In [None]:
# Author of this notebook: Sarzil Hossain
# This is "Part 1" of a series of tutorial notebooks

# Intial Step 1: Importing Necessary Libraries

In [None]:
import pandas as pd

# This will import the Pandas library.
# Since "pandas" is a big word, we will use the acronym pd


from urllib.request import urlretrieve

# urllib is the name of a library
# request is the name of a class inside that library
# urlretrieve is the name of a function inside that class

# from urllib.request import urlretrieve means, from the request class inside the urllib module,
#     get me the urlretrieve function
    
# With the urlretrieve function, we will download the dataset

In [None]:
"""
ONLY IF any error occurs, on the previos line, run this cell.
If pandas is not installed, you need to install it.
urllib should be installed by default
"""

!pip install pandas

# Initial Step 2: Downloading the Dataset

In [None]:
# Let's download the file first.

dataset_url = "https://raw.githubusercontent.com/prmethus/IBM-FuelConsumption_Pipeline_FastAPI/main/Data/FuelConsumption.csv"
save_as = "FuelConsumption.csv"

# urlretrieve(url, save_to) is a function you can use to download files
urlretrieve(dataset_url, save_as)

In [None]:
# Boom, Download complete! Python is magic.

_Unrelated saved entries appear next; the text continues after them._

## config.mk

```make
export PLATFORM = sky130hd
export DESIGN_NAME = bar_decoder
export DESIGN_NICKNAME = d
export VERILOG_FILES = /design/src/rtl/bar_dec_pkg.sv /design/src/rtl/bar_reg_slice.sv /design/src/rtl/bar_cfg_port.sv /design/src/rtl/bar_match_arb.sv /design/src/rtl/bar_decoder.sv
export SDC_FILE = /design/constraint.sdc
export NUM_CORES = 1
export LEC_CHECK = 0
export BUFFER_PORTS_ARGS = -buffer_cell sky130_fd_sc_hd__buf_4
export CAP_MARGIN = 25
export CORE_MARGIN = 2
export CORE_UTILIZATION = 52
export CTS_BUF_LIST = sky130_fd_sc_hd__clkbuf_4 sky130_fd_sc_hd__clkbuf_8
export CTS_CLUSTER_SIZE = 40
export DETAILED_ROUTE_END_ITERATION = 16
export MAX_ROUTING_LAYER = met4
export PLACE_DENSITY = 0.78
export SYNTH_ARGS = -nofsm -noshare
export SYNTH_HDL_FRONTEND = slang
export SYNTH_SLANG_ARGS = --single-unit
```

## constraint.sdc

```tcl
create_clock -name clk -period 2 [get_ports clk]
set_clock_uncertainty 0.2 [all_clocks]
set_input_delay 0 -clock clk [delete_from_list [all_inputs] [get_ports clk]]
set_output_delay 0 -clock clk [all_outputs]
set_load 0.005 [all_outputs]
```

## src/rtl/bar_dec_pkg.sv

```systemverilog
package bar_dec_pkg;
  localparam int unsigned NBAR     = 6;   // windows in the header
  localparam int unsigned FIRST_DW = 4;   // dword of window 0 (byte 10h)
  localparam int unsigned CFG_AW   = 6;   // dword address bits of 256-byte header
  localparam int unsigned AW       = 32;  // request and register width
  localparam int unsigned IDX_W    = $clog2(NBAR);
  localparam int unsigned LOG_W    = 6;   // width of a size code

  typedef logic [AW-1:0] addr_t;

  // Writable-bit mask for a window of 2^lg bytes; lg == 0 means absent.
  function automatic addr_t win_mask(input int unsigned lg);
    if (lg == 0) return '0;
    return ~((addr_t'(1) << lg) - addr_t'(1));
  endfunction

  // Expand four byte enables to a bit mask.
  function automatic addr_t be_bits(input logic [3:0] be);
    return {{8{be[3]}}, {8{be[2]}}, {8{be[1]}}, {8{be[0]}}};
  endfunction
endpackage

```

## src/rtl/bar_reg_slice.sv

```systemverilog
module bar_reg_slice
  import bar_dec_pkg::*;
#(
  parameter int unsigned SIZE_LOG2 = 12,
  parameter bit          PREFETCH  = 1'b0
) (
  input  logic        clk,
  input  logic        rst_n,
  input  logic        wr_en,
  input  logic [3:0]  wr_be,
  input  addr_t       wr_data,
  input  addr_t       req_addr,
  output addr_t       rd_value,
  output logic        match
);
  localparam bit    IMPL  = (SIZE_LOG2 != 0);
  localparam addr_t WMASK = win_mask(SIZE_LOG2);
  localparam addr_t ATTR  = (IMPL && PREFETCH) ? addr_t'(8) : '0;

  addr_t base_q;
  addr_t base_d;
  addr_t upd_mask;

  // next-state
  always_comb begin
    upd_mask = WMASK & be_bits(wr_be);
    base_d   = base_q;
    if (wr_en) begin
      base_d = (base_q & ~upd_mask) | (wr_data & upd_mask);
    end
  end

  // register
  always_ff @(posedge clk or negedge rst_n) begin
    if (!rst_n) begin
      base_q <= '0;
    end else if (wr_en) begin
      base_q <= base_d;
    end
  end

  assign rd_value = base_q | ATTR;
  assign match    = IMPL && ((req_addr & WMASK) == base_q);
endmodule

```

## src/rtl/bar_cfg_port.sv

```systemverilog
module bar_cfg_port
  import bar_dec_pkg::*;
(
  input  logic                  cfg_wr,
  input  logic [CFG_AW-1:0]     cfg_addr,
  input  addr_t [NBAR-1:0]      bar_vals,
  output logic  [NBAR-1:0]      wr_sel,
  output addr_t                 cfg_rdata
);
  logic [NBAR-1:0] hit_dw;

  genvar gi;
  generate
    for (gi = 0; gi < NBAR; gi++) begin : g_sel
      assign hit_dw[gi] = (cfg_addr == CFG_AW'(FIRST_DW + gi));
      assign wr_sel[gi] = cfg_wr && hit_dw[gi];
    end
  endgenerate

  always_comb begin
    cfg_rdata = '0;
    for (int i = 0; i < NBAR; i++) begin
      if (hit_dw[i]) cfg_rdata = cfg_rdata | bar_vals[i];
    end
  end
endmodule

```

## src/rtl/bar_match_arb.sv

```systemverilog
module bar_match_arb
  import bar_dec_pkg::*;
#(
  parameter logic [NBAR-1:0][LOG_W-1:0] BAR_LOG2 = '0
) (
  input  logic              clk,
  input  logic              rst_n,
  input  logic              req_valid,
  input  addr_t             req_addr,
  input  logic [NBAR-1:0]   match,
  output logic              dec_valid,
  output logic              dec_hit,
  output logic              dec_miss,
  output logic [IDX_W-1:0]  dec_idx,
  output addr_t             dec_off
);
  logic              v_d, hit_d, miss_d;
  logic [IDX_W-1:0]  idx_d;
  addr_t             off_d, omask;

  // next-state: scan downward so the lowest index is written last
  always_comb begin
    idx_d = '0;
    omask = '0;
    for (int i = NBAR - 1; i >= 0; i--) begin
      if (match[i]) begin
        idx_d = IDX_W'(i);
        omask = ~win_mask(int'(BAR_LOG2[i]));
      end
    end
    v_d    = req_valid;
    hit_d  = req_valid && (|match);
    miss_d = req_valid && !(|match);
    off_d  = hit_d ? (req_addr & omask) : '0;
    if (!hit_d) idx_d = '0;
  end

  // register
  always_ff @(posedge clk or negedge rst_n) begin
    if (!rst_n) begin
      dec_valid <= 1'b0;
      dec_hit   <= 1'b0;
      dec_miss  <= 1'b0;
      dec_idx   <= '0;
      dec_off   <= '0;
    end else begin
      dec_valid <= v_d;
      dec_hit   <= hit_d;
      dec_miss  <= miss_d;
      dec_idx   <= idx_d;
      dec_off   <= off_d;
    end
  end
endmodule

```

## src/rtl/bar_decoder.sv

```systemverilog
module bar_decoder
  import bar_dec_pkg::*;
#(
  // size codes per window, index 0 in the low slot; 0 = absent, else 4..31
  parameter logic [NBAR-1:0][LOG_W-1:0] BAR_LOG2 =
    {6'd0, 6'd4, 6'd0, 6'd12, 6'd26, 6'd27},
  parameter logic [NBAR-1:0]            BAR_PREF = 6'b000010
) (
  input  logic              clk,
  input  logic              rst_n,
  input  logic              cfg_wr,
  input  logic [5:0]        cfg_addr,
  input  logic [3:0]        cfg_be,
  input  logic [31:0]       cfg_wdata,
  output logic [31:0]       cfg_rdata,
  input  logic              req_valid,
  input  logic [31:0]       req_addr,
  output logic              dec_valid,
  output logic              dec_hit,
  output logic              dec_miss,
  output logic [2:0]        dec_idx,
  output logic [31:0]       dec_off
);
  addr_t [NBAR-1:0] bar_vals;
  logic  [NBAR-1:0] wr_sel;
  logic  [NBAR-1:0] match;

  bar_cfg_port u_port (
    .cfg_wr    (cfg_wr),
    .cfg_addr  (cfg_addr),
    .bar_vals  (bar_vals),
    .wr_sel    (wr_sel),
    .cfg_rdata (cfg_rdata)
  );

  genvar gi;
  generate
    for (gi = 0; gi < NBAR; gi++) begin : g_bar
      bar_reg_slice #(
        .SIZE_LOG2 (int'(BAR_LOG2[gi])),
        .PREFETCH  (BAR_PREF[gi])
      ) u_slice (
        .clk      (clk),
        .rst_n    (rst_n),
        .wr_en    (wr_sel[gi]),
        .wr_be    (cfg_be),
        .wr_data  (cfg_wdata),
        .req_addr (req_addr),
        .rd_value (bar_vals[gi]),
        .match    (match[gi])
      );
    end
  endgenerate

  bar_match_arb #(.BAR_LOG2(BAR_LOG2)) u_arb (
    .clk       (clk),
    .rst_n     (rst_n),
    .req_valid (req_valid),
    .req_addr  (req_addr),
    .match     (match),
    .dec_valid (dec_valid),
    .dec_hit   (dec_hit),
    .dec_miss  (dec_miss),
    .dec_idx   (dec_idx),
    .dec_off   (dec_off)
  );
endmodule

```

# Initial Step 3: Getting the Data

In [None]:
# Let's create a Pandas Dataframe from the CSV dataset
# or in simple words, "Let's take the CSV file and use it"

df = pd.read_csv("FuelConsumption.csv")

# The dataframe is saved as 'df', short for "dataframe"

# Q: What does the data look like?

In [None]:
# Let's PRINT THE WHOLE DATAFRAME!!!

df

**Uh, oh, that's a lot of data. And I don't understand anything :/**

Let's make things a bit more *clear* by just looking at the first 6 rows

In [None]:
# Let's see the first 6 rows

df.head(6)

# 'head' is a dataframe method that shows the first 6 rows.

In [None]:
# Now let's see the last 6 rows

df.tail(6)

# 'tail' is a dataframe method that shows the last 6 rows

WAIT A MINUTE. DATAFRAMES GOT HEADS AND TAILS?  
That's an intuitive naming convention that is easy to remember.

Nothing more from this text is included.